* [Stored data]
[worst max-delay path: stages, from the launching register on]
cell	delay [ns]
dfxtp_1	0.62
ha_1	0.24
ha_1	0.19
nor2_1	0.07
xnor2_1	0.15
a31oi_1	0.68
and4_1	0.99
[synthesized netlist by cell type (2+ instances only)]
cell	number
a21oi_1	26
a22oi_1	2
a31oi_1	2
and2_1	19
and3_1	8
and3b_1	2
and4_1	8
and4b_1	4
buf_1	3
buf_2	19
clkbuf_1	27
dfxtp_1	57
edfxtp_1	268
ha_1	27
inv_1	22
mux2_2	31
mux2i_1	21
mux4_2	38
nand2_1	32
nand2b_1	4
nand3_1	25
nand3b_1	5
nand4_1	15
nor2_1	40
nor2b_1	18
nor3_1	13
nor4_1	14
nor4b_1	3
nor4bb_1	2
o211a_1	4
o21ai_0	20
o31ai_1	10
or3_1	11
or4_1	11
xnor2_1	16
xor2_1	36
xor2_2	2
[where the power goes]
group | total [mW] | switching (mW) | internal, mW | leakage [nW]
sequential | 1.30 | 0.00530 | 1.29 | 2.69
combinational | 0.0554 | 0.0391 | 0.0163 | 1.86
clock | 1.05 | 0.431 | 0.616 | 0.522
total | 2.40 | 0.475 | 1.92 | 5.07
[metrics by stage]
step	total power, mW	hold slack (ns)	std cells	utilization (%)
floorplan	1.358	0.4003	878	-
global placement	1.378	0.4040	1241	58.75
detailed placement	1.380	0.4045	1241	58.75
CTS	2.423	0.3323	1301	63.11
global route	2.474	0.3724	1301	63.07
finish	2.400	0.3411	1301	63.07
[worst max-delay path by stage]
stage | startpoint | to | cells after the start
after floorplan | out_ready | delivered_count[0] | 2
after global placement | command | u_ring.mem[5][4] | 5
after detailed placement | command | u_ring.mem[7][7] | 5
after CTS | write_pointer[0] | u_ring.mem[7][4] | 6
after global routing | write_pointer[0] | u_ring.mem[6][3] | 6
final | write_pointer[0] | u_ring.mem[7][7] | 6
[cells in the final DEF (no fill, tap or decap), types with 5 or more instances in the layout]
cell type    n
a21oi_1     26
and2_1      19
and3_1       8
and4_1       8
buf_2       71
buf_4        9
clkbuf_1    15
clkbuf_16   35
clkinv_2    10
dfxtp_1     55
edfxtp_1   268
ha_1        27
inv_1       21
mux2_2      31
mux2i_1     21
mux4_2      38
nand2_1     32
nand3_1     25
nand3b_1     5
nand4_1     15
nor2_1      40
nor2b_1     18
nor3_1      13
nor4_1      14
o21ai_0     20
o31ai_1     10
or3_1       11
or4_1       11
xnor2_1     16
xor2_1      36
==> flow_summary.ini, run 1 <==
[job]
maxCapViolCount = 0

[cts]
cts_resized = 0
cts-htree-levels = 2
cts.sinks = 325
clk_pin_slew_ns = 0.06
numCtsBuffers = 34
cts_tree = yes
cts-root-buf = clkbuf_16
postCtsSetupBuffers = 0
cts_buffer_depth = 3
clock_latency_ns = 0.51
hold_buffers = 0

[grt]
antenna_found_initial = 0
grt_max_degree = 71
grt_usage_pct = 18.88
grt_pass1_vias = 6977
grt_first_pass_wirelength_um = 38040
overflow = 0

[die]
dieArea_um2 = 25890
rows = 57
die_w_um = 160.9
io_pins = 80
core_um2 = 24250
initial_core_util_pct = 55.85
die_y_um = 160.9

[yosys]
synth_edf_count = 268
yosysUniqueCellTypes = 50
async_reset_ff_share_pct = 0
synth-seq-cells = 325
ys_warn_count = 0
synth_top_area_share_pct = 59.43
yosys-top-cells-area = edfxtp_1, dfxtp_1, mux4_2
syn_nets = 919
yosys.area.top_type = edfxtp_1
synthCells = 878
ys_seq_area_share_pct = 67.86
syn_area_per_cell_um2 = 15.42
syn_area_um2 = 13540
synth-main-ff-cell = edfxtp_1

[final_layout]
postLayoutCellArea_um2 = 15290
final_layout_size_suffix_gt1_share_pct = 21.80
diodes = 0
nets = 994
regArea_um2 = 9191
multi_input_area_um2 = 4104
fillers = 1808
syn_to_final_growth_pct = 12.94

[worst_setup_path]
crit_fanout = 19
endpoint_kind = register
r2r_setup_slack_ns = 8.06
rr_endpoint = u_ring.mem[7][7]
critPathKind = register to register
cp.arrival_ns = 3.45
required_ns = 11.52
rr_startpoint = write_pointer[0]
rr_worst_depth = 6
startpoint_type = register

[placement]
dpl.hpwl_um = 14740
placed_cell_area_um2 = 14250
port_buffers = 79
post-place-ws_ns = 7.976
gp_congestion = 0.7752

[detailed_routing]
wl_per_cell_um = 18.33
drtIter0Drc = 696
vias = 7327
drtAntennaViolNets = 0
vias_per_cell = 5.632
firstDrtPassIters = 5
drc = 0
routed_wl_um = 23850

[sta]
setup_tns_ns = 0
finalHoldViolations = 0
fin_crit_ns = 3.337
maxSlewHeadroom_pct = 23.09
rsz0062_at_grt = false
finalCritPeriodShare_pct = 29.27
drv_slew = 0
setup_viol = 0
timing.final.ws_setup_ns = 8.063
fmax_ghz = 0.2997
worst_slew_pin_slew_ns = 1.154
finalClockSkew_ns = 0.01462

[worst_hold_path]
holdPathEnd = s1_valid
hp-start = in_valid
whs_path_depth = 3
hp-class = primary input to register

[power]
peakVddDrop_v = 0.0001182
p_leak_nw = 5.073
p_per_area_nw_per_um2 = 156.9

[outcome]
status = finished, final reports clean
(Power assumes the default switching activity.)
[config.mk]
export PLATFORM = sky130hd
export DESIGN_NAME = slope_intercept_line_stepper_core_flat
export DESIGN_NICKNAME = d
export VERILOG_FILES = /design/src/sls_pkg.sv /design/src/sls_if.sv /design/src/sls_alu.sv /design/src/sls_cfg_regs.sv /design/src/slope_intercept_line_stepper_core.sv /design/src/flat_wrapper.sv
export SDC_FILE = /design/constraint.sdc
export NUM_CORES = 1
export LEC_CHECK = 0
export BUFFER_PORTS_ARGS = -buffer_cell sky130_fd_sc_hd__buf_2
export CORE_MARGIN = 2
export CORE_UTILIZATION = 51
export CTS_BUF_LIST = sky130_fd_sc_hd__clkbuf_4 sky130_fd_sc_hd__clkbuf_8
export CTS_CLUSTER_DIAMETER = 30
export DETAILED_ROUTE_END_ITERATION = 7
export PLACE_DENSITY = 0.72
export SKIP_CTS_REPAIR_TIMING = 1
export SLEW_MARGIN = 20
export SYNTH_ARGS = -nofsm -noshare
export SYNTH_HDL_FRONTEND = slang
export SYNTH_SLANG_ARGS = --single-unit
[constraint.sdc]
create_clock -name i_clk -period 6.3 [get_ports i_clk]
set_input_delay 1.26 -clock i_clk [delete_from_list [all_inputs] [get_ports i_clk]]
set_output_delay 1.26 -clock i_clk [all_outputs]
set_load 0.05 [all_outputs]
[src/sls_pkg.sv]
// ----------------------------------------------------------------------------
// sls_pkg: shared definitions for the line stepper
// Types, codes and reset values used by the line stepper modules.
// ----------------------------------------------------------------------------
package sls_pkg;

    localparam int COORD_BITS_DEF = 10;

    // configuration port
    localparam int CFG_IDX_W  = 2;
    localparam int CFG_DATA_W = 10;

    localparam logic [CFG_IDX_W-1:0] CFG_HALF_WIDTH  = 2'd0;
    localparam logic [CFG_IDX_W-1:0] CFG_HALF_HEIGHT = 2'd1;

    localparam logic [CFG_DATA_W-1:0] HALF_WIDTH_RST  = 10'd400;
    localparam logic [CFG_DATA_W-1:0] HALF_HEIGHT_RST = 10'd300;

    typedef struct packed {
        logic [CFG_DATA_W-1:0] half_width;
        logic [CFG_DATA_W-1:0] half_height;
    } t_cfg;

    typedef enum logic [1:0] {
        KIND_HORIZ = 2'd0,
        KIND_VERT  = 2'd1,
        KIND_SLOPE = 2'd2
    } t_kind;

    typedef enum logic {
        ALU_ADD = 1'b0,
        ALU_SUB = 1'b1
    } t_alu_op;

    typedef enum logic [6:0] {
        S_IDLE = 7'b0000001,
        S_MUL  = 7'b0000010,
        S_STEP = 7'b0000100,
        S_ABS  = 7'b0001000,
        S_DIV  = 7'b0010000,
        S_FIX  = 7'b0100000,
        S_OUT  = 7'b1000000
    } t_state;

endpackage

[src/sls_if.sv]
// ----------------------------------------------------------------------------
// sls_if: channel interfaces of the line stepper
// Endpoint input channel, pixel output channel and configuration write channel.
// ----------------------------------------------------------------------------
interface sls_pt_if #(
    parameter int CB = sls_pkg::COORD_BITS_DEF
);
    logic                 valid;
    logic                 ready;
    logic                 mode;
    logic signed [CB-1:0] ax;
    logic signed [CB-1:0] ay;
    logic signed [CB-1:0] bx;
    logic signed [CB-1:0] by;

    modport source (output valid, mode, ax, ay, bx, by, input ready);
    modport sink   (input valid, mode, ax, ay, bx, by, output ready);
endinterface

interface sls_px_if #(
    parameter int CB = sls_pkg::COORD_BITS_DEF
);
    logic                 valid;
    logic                 ready;
    logic signed [CB-1:0] px;
    logic signed [CB:0]   py;
    logic signed [CB+1:0] screen_x;
    logic signed [CB+1:0] screen_y;
    logic                 last;

    modport source (output valid, px, py, screen_x, screen_y, last, input ready);
    modport sink   (input valid, px, py, screen_x, screen_y, last, output ready);
endinterface

interface sls_cfg_if;
    logic                            valid;
    logic                            ready;
    logic [sls_pkg::CFG_IDX_W-1:0]   index;
    logic [sls_pkg::CFG_DATA_W-1:0]  data;

    modport source (output valid, index, data, input ready);
    modport sink   (input valid, index, data, output ready);
endinterface

[src/sls_alu.sv]
// ----------------------------------------------------------------------------
// sls_alu: shared add/subtract unit
// The one adder used by the sequencer for multiply, step and divide work.
// ----------------------------------------------------------------------------
module sls_alu #(
    parameter int W = 2 * sls_pkg::COORD_BITS_DEF + 3
) (
    input  logic [W-1:0]     i_a,
    input  logic [W-1:0]     i_b,
    input  sls_pkg::t_alu_op i_op,
    output logic [W-1:0]     o_y
);

    always_comb begin
        case (i_op)
            sls_pkg::ALU_ADD: o_y = i_a + i_b;
            sls_pkg::ALU_SUB: o_y = i_a - i_b;
            default:          o_y = i_a + i_b;
        endcase
    end

endmodule

[src/sls_cfg_regs.sv]
// ----------------------------------------------------------------------------
// sls_cfg_regs: configuration registers
// Holds half width and half height; writes to unknown indexes are dropped.
// ----------------------------------------------------------------------------
module sls_cfg_regs (
    input  logic          i_clk,
    input  logic          i_rst_n,
    sls_cfg_if.sink       i_cfg,
    output sls_pkg::t_cfg o_cfg
);

    sls_pkg::t_cfg r_cfg;

    assign i_cfg.ready = 1'b1;
    assign o_cfg       = r_cfg;

    always_ff @(posedge i_clk) begin
        if (!i_rst_n) begin
            r_cfg.half_width  <= sls_pkg::HALF_WIDTH_RST;
            r_cfg.half_height <= sls_pkg::HALF_HEIGHT_RST;
        end else if (i_cfg.valid) begin
            case (i_cfg.index)
                sls_pkg::CFG_HALF_WIDTH:  r_cfg.half_width  <= i_cfg.data;
                sls_pkg::CFG_HALF_HEIGHT: r_cfg.half_height <= i_cfg.data;
                default: ;
            endcase
        end
    end

endmodule

[src/slope_intercept_line_stepper_core.sv]
// ----------------------------------------------------------------------------
// slope_intercept_line_stepper_core: slope-intercept line rasterizer
// Starts a line from two endpoints and emits one pixel per advance request.
// ----------------------------------------------------------------------------
// A mode-0 transaction loads two endpoints, orders them so x rises and emits
// the first pixel; each mode-1 transaction emits the next pixel, and one with
// no active line gives nothing. Horizontal and vertical pixels pass from
// acceptance through S_OUT to the output register. Sloped lines keep a running
// numerator N = 2*(by*dx + dy*(x-bx)) + dx, which starts as dx*(2*ay+1) and
// grows by 2*dy per pixel; y is N / (2*dx) truncated toward zero. All of that
// runs on one shared adder: the start multiply is shift-add in S_MUL and the
// divide is restoring in S_DIV, one quotient bit a cycle. A first sloped
// pixel passes S_MUL, S_ABS, S_DIV, S_FIX and S_OUT; each later one passes
// S_STEP, S_ABS, S_DIV, S_FIX and S_OUT.
// The input is ready only while the sequencer idles; a pixel waiting in the
// output register does not block the next transaction, only the next write.
// ----------------------------------------------------------------------------
module slope_intercept_line_stepper_core #(
    parameter int COORD_BITS = sls_pkg::COORD_BITS_DEF
) (
    input  logic     i_clk,
    input  logic     i_rst_n,
    sls_pt_if.sink   i_pt,
    sls_px_if.source o_pix,
    sls_cfg_if.sink  i_cfg
);

    localparam int CB    = COORD_BITS;
    // numerator and remainder width, covers |N| < 2^(2*CB+2) plus sign
    localparam int NUM_W = 2 * CB + 3;
    localparam int CNT_W = $clog2(CB + 2);

    // ------------------------------------------------------------------------
    // configuration
    // ------------------------------------------------------------------------
    sls_pkg::t_cfg cfg;

    sls_cfg_regs u_cfg (
        .i_clk   (i_clk),
        .i_rst_n (i_rst_n),
        .i_cfg   (i_cfg),
        .o_cfg   (cfg)
    );

    // ------------------------------------------------------------------------
    // state
    // ------------------------------------------------------------------------
    sls_pkg::t_state r_state, n_state;
    logic            r_active, n_active;
    sls_pkg::t_kind  r_kind, n_kind;

    logic signed [CB-1:0]  r_cur, n_cur;       // stepped coordinate
    logic signed [CB-1:0]  r_end, n_end;
    logic signed [CB-1:0]  r_fixed, n_fixed;
    logic        [CB-1:0]  r_dx, n_dx;         // bx-ax, never negative
    logic signed [CB:0]    r_dy, n_dy;
    logic        [NUM_W-1:0] r_num, n_num;     // running numerator
    logic        [NUM_W-1:0] r_acc, n_acc;     // product / remainder
    logic        [NUM_W-1:0] r_opnd, n_opnd;   // shifted multiplicand / divisor
    logic        [CB-1:0]  r_mbits, n_mbits;   // multiplier bits still to use
    logic        [CNT_W-1:0] r_cnt, n_cnt;
    logic        [CB:0]    r_q, n_q;           // quotient magnitude
    logic                  r_neg, n_neg;
    logic signed [CB:0]    r_y, n_y;           // sloped y result

    // output register
    logic                  r_ov, n_ov;
    logic signed [CB-1:0]  r_px, n_px;
    logic signed [CB:0]    r_py, n_py;
    logic signed [CB+1:0]  r_sx, n_sx;
    logic signed [CB+1:0]  r_sy, n_sy;
    logic                  r_last, n_last;

    // ------------------------------------------------------------------------
    // shared adder
    // ------------------------------------------------------------------------
    logic [NUM_W-1:0]  alu_a, alu_b, alu_y;
    sls_pkg::t_alu_op  alu_op;

    sls_alu #(.W(NUM_W)) u_alu (
        .i_a  (alu_a),
        .i_b  (alu_b),
        .i_op (alu_op),
        .o_y  (alu_y)
    );

    // ------------------------------------------------------------------------
    // endpoint ordering for a new line
    // ------------------------------------------------------------------------
    logic                 swap;
    logic signed [CB-1:0] sw_ax, sw_ay, sw_bx, sw_by;
    logic signed [CB-1:0] y_lo, y_hi;
    logic signed [CB:0]   dx_full, dy_full;
    logic signed [CB:0]   m_start;             // 2*ay+1
    logic signed [CB+1:0] dy2;
    logic                 pt_acc;

    assign pt_acc = i_pt.valid && i_pt.ready;
    assign swap   = i_pt.ax > i_pt.bx;
    assign sw_ax  = swap ? i_pt.bx : i_pt.ax;
    assign sw_ay  = swap ? i_pt.by : i_pt.ay;
    assign sw_bx  = swap ? i_pt.ax : i_pt.bx;
    assign sw_by  = swap ? i_pt.ay : i_pt.by;
    assign y_lo   = (sw_ay > sw_by) ? sw_by : sw_ay;
    assign y_hi   = (sw_ay > sw_by) ? sw_ay : sw_by;

    assign dx_full = (CB+1)'(sw_bx) - (CB+1)'(sw_ax);
    assign dy_full = (CB+1)'(sw_by) - (CB+1)'(sw_ay);
    assign m_start = {sw_ay, 1'b1};
    assign dy2     = {r_dy, 1'b0};

    assign i_pt.ready = (r_state == sls_pkg::S_IDLE);

    // ------------------------------------------------------------------------
    // pixel assembly for the output register
    // ------------------------------------------------------------------------
    logic signed [CB-1:0] pix_x;
    logic signed [CB:0]   pix_y;
    logic        [CB+1:0] pix_sx, pix_sy;

    always_comb begin
        case (r_kind)
            sls_pkg::KIND_HORIZ: begin
                pix_x = r_cur;
                pix_y = (CB+1)'(r_fixed);
            end
            sls_pkg::KIND_VERT: begin
                pix_x = r_fixed;
                pix_y = (CB+1)'(r_cur);
            end
            default: begin
                pix_x = r_cur;
                pix_y = r_y;
            end
        endcase
        pix_sx = (CB+2)'(pix_x) + (CB+2)'(cfg.half_width);
        pix_sy = (CB+2)'(cfg.half_height) - (CB+2)'(pix_y);
    end

    // ------------------------------------------------------------------------
    // sequencer
    // ------------------------------------------------------------------------
    logic trial_ok;
    assign trial_ok = !alu_y[NUM_W-1];

    always_comb begin
        n_state  = r_state;
        n_active = r_active;
        n_kind   = r_kind;
        n_cur    = r_cur;
        n_end    = r_end;
        n_fixed  = r_fixed;
        n_dx     = r_dx;
        n_dy     = r_dy;
        n_num    = r_num;
        n_acc    = r_acc;
        n_opnd   = r_opnd;
        n_mbits  = r_mbits;
        n_cnt    = r_cnt;
        n_q      = r_q;
        n_neg    = r_neg;
        n_y      = r_y;
        n_ov     = r_ov && !o_pix.ready;
        n_px     = r_px;
        n_py     = r_py;
        n_sx     = r_sx;
        n_sy     = r_sy;
        n_last   = r_last;

        alu_a  = r_acc;
        alu_b  = r_opnd;
        alu_op = sls_pkg::ALU_ADD;

        case (r_state)
            sls_pkg::S_IDLE: begin
                if (pt_acc && !i_pt.mode) begin
                    n_cur = sw_ax;
                    n_end = sw_bx;
                    if (sw_ay == sw_by) begin
                        n_kind   = sls_pkg::KIND_HORIZ;
                        n_fixed  = sw_ay;
                        n_state  = sls_pkg::S_OUT;
                    end else if (sw_ax == sw_bx) begin
                        n_kind   = sls_pkg::KIND_VERT;
                        n_cur    = y_lo;
                        n_end    = y_hi;
                        n_fixed  = sw_ax;
                        n_state  = sls_pkg::S_OUT;
                    end else begin
                        n_kind   = sls_pkg::KIND_SLOPE;
                        n_dx     = dx_full[CB-1:0];
                        n_dy     = dy_full;
                        n_acc    = '0;
                        n_opnd   = NUM_W'(m_start);
                        n_mbits  = dx_full[CB-1:0];
                        n_cnt    = CNT_W'(CB);
                        n_state  = sls_pkg::S_MUL;
                    end
                end else if (pt_acc && r_active) begin
                    n_cur   = r_cur + CB'(1);
                    n_state = (r_kind == sls_pkg::KIND_SLOPE) ? sls_pkg::S_STEP
                                                              : sls_pkg::S_OUT;
                end
            end

            // N = dx * (2*ay+1), one multiplier bit a cycle
            sls_pkg::S_MUL: begin
                alu_a  = r_acc;
                alu_b  = r_mbits[0] ? r_opnd : '0;
                alu_op = sls_pkg::ALU_ADD;
                n_acc   = alu_y;
                n_opnd  = r_opnd << 1;
                n_mbits = r_mbits >> 1;
                n_cnt   = r_cnt - CNT_W'(1);
                if (r_cnt == CNT_W'(1)) begin
                    n_num   = alu_y;
                    n_state = sls_pkg::S_ABS;
                end
            end

            // next x: N += 2*dy
            sls_pkg::S_STEP: begin
                alu_a   = r_num;
                alu_b   = NUM_W'(dy2);
                alu_op  = sls_pkg::ALU_ADD;
                n_num   = alu_y;
                n_state = sls_pkg::S_ABS;
            end

            // remainder = |N|, divisor = 2*dx aligned to the top quotient bit
            sls_pkg::S_ABS: begin
                alu_a   = '0;
                alu_b   = r_num;
                alu_op  = sls_pkg::ALU_SUB;
                n_neg   = r_num[NUM_W-1];
                n_acc   = r_num[NUM_W-1] ? alu_y : r_num;
                n_opnd  = NUM_W'(r_dx) << (CB + 1);
                n_q     = '0;
                n_cnt   = CNT_W'(CB + 1);
                n_state = sls_pkg::S_DIV;
            end

            sls_pkg::S_DIV: begin
                alu_a  = r_acc;
                alu_b  = r_opnd;
                alu_op = sls_pkg::ALU_SUB;
                if (trial_ok) begin
                    n_acc = alu_y;
                end
                n_q    = {r_q[CB-1:0], trial_ok};
                n_opnd = r_opnd >> 1;
                n_cnt  = r_cnt - CNT_W'(1);
                if (r_cnt == CNT_W'(1)) begin
                    n_state = sls_pkg::S_FIX;
                end
            end

            // restore the sign: truncation toward zero
            sls_pkg::S_FIX: begin
                alu_a   = '0;
                alu_b   = NUM_W'(r_q);
                alu_op  = sls_pkg::ALU_SUB;
                n_y     = r_neg ? alu_y[CB:0] : r_q;
                n_state = sls_pkg::S_OUT;
            end

            // wait for the output register to free up
            sls_pkg::S_OUT: begin
                if (!r_ov || o_pix.ready) begin
                    n_ov     = 1'b1;
                    n_px     = pix_x;
                    n_py     = pix_y;
                    n_sx     = pix_sx;
                    n_sy     = pix_sy;
                    n_last   = (r_cur == r_end);
                    n_active = (r_cur != r_end);
                    n_state  = sls_pkg::S_IDLE;
                end
            end

            default: begin
                n_state = sls_pkg::S_IDLE;
            end
        endcase
    end

    // ------------------------------------------------------------------------
    // registers
    // ------------------------------------------------------------------------
    always_ff @(posedge i_clk) begin
        if (!i_rst_n) begin
            r_state  <= sls_pkg::S_IDLE;
            r_active <= 1'b0;
            r_kind   <= sls_pkg::KIND_HORIZ;
            r_ov     <= 1'b0;
            r_cnt    <= '0;
        end else begin
            r_state  <= n_state;
            r_active <= n_active;
            r_kind   <= n_kind;
            r_ov     <= n_ov;
            r_cnt    <= n_cnt;
        end
    end

    always_ff @(posedge i_clk) begin
        r_cur   <= n_cur;
        r_end   <= n_end;
        r_fixed <= n_fixed;
        r_dx    <= n_dx;
        r_dy    <= n_dy;
        r_num   <= n_num;
        r_acc   <= n_acc;
        r_opnd  <= n_opnd;
        r_mbits <= n_mbits;
        r_q     <= n_q;
        r_neg   <= n_neg;
        r_y     <= n_y;
        r_px    <= n_px;
        r_py    <= n_py;
        r_sx    <= n_sx;
        r_sy    <= n_sy;
        r_last  <= n_last;
    end

    assign o_pix.valid    = r_ov;
    assign o_pix.px       = r_px;
    assign o_pix.py       = r_py;
    assign o_pix.screen_x = r_sx;
    assign o_pix.screen_y = r_sy;
    assign o_pix.last     = r_last;

endmodule
[src/flat_wrapper.sv]
// flat-port wrapper written by rule: the top's interface ports become plain ports
module slope_intercept_line_stepper_core_flat 
#(
    parameter int COORD_BITS = sls_pkg::COORD_BITS_DEF
)
  (i_clk, i_rst_n, i_pt_valid, i_pt_mode, i_pt_ax, i_pt_ay, i_pt_bx, i_pt_by, i_pt_ready, o_pix_valid, o_pix_px, o_pix_py, o_pix_screen_x, o_pix_screen_y, o_pix_last, o_pix_ready, i_cfg_valid, i_cfg_index, i_cfg_data, i_cfg_ready);
  sls_pt_if i_pt_i ();
  sls_px_if o_pix_i ();
  sls_cfg_if i_cfg_i ();
  input  logic i_clk;
  input  logic i_rst_n;
  input wire logic [$bits(i_pt_i.valid)-1:0] i_pt_valid;
  input wire logic [$bits(i_pt_i.mode)-1:0] i_pt_mode;
  input wire logic [$bits(i_pt_i.ax)-1:0] i_pt_ax;
  input wire logic [$bits(i_pt_i.ay)-1:0] i_pt_ay;
  input wire logic [$bits(i_pt_i.bx)-1:0] i_pt_bx;
  input wire logic [$bits(i_pt_i.by)-1:0] i_pt_by;
  output wire logic [$bits(i_pt_i.ready)-1:0] i_pt_ready;
  output wire logic [$bits(o_pix_i.valid)-1:0] o_pix_valid;
  output wire logic [$bits(o_pix_i.px)-1:0] o_pix_px;
  output wire logic [$bits(o_pix_i.py)-1:0] o_pix_py;
  output wire logic [$bits(o_pix_i.screen_x)-1:0] o_pix_screen_x;
  output wire logic [$bits(o_pix_i.screen_y)-1:0] o_pix_screen_y;
  output wire logic [$bits(o_pix_i.last)-1:0] o_pix_last;
  input wire logic [$bits(o_pix_i.ready)-1:0] o_pix_ready;
  input wire logic [$bits(i_cfg_i.valid)-1:0] i_cfg_valid;
  input wire logic [$bits(i_cfg_i.index)-1:0] i_cfg_index;
  input wire logic [$bits(i_cfg_i.data)-1:0] i_cfg_data;
  output wire logic [$bits(i_cfg_i.ready)-1:0] i_cfg_ready;
  assign i_pt_i.valid = i_pt_valid;
  assign i_pt_i.mode = i_pt_mode;
  assign i_pt_i.ax = i_pt_ax;
  assign i_pt_i.ay = i_pt_ay;
  assign i_pt_i.bx = i_pt_bx;
  assign i_pt_i.by = i_pt_by;
  assign i_pt_ready = i_pt_i.ready;
  assign o_pix_valid = o_pix_i.valid;
  assign o_pix_px = o_pix_i.px;
  assign o_pix_py = o_pix_i.py;
  assign o_pix_screen_x = o_pix_i.screen_x;
  assign o_pix_screen_y = o_pix_i.screen_y;
  assign o_pix_last = o_pix_i.last;
  assign o_pix_i.ready = o_pix_ready;
  assign i_cfg_i.valid = i_cfg_valid;
  assign i_cfg_i.index = i_cfg_index;
  assign i_cfg_i.data = i_cfg_data;
  assign i_cfg_ready = i_cfg_i.ready;
  slope_intercept_line_stepper_core #(.COORD_BITS(COORD_BITS)) u_core (.i_clk(i_clk), .i_rst_n(i_rst_n), .i_pt(i_pt_i), .o_pix(o_pix_i), .i_cfg(i_cfg_i));
endmodule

* [About this task] Above are the records; print exactly the lines from the line with "postLayoutCellArea_um2 = 15290" to the line with "status = finished, final reports clean", including both, and nothing else.

* [Result of the task]
postLayoutCellArea_um2 = 15290
final_layout_size_suffix_gt1_share_pct = 21.80
diodes = 0
nets = 994
regArea_um2 = 9191
multi_input_area_um2 = 4104
fillers = 1808
syn_to_final_growth_pct = 12.94

[worst_setup_path]
crit_fanout = 19
endpoint_kind = register
r2r_setup_slack_ns = 8.06
rr_endpoint = u_ring.mem[7][7]
critPathKind = register to register
cp.arrival_ns = 3.45
required_ns = 11.52
rr_startpoint = write_pointer[0]
rr_worst_depth = 6
startpoint_type = register

[placement]
dpl.hpwl_um = 14740
placed_cell_area_um2 = 14250
port_buffers = 79
post-place-ws_ns = 7.976
gp_congestion = 0.7752

[detailed_routing]
wl_per_cell_um = 18.33
drtIter0Drc = 696
vias = 7327
drtAntennaViolNets = 0
vias_per_cell = 5.632
firstDrtPassIters = 5
drc = 0
routed_wl_um = 23850

[sta]
setup_tns_ns = 0
finalHoldViolations = 0
fin_crit_ns = 3.337
maxSlewHeadroom_pct = 23.09
rsz0062_at_grt = false
finalCritPeriodShare_pct = 29.27
drv_slew = 0
setup_viol = 0
timing.final.ws_setup_ns = 8.063
fmax_ghz = 0.2997
worst_slew_pin_slew_ns = 1.154
finalClockSkew_ns = 0.01462

[worst_hold_path]
holdPathEnd = s1_valid
hp-start = in_valid
whs_path_depth = 3
hp-class = primary input to register

[power]
peakVddDrop_v = 0.0001182
p_leak_nw = 5.073
p_per_area_nw_per_um2 = 156.9

[outcome]
status = finished, final reports clean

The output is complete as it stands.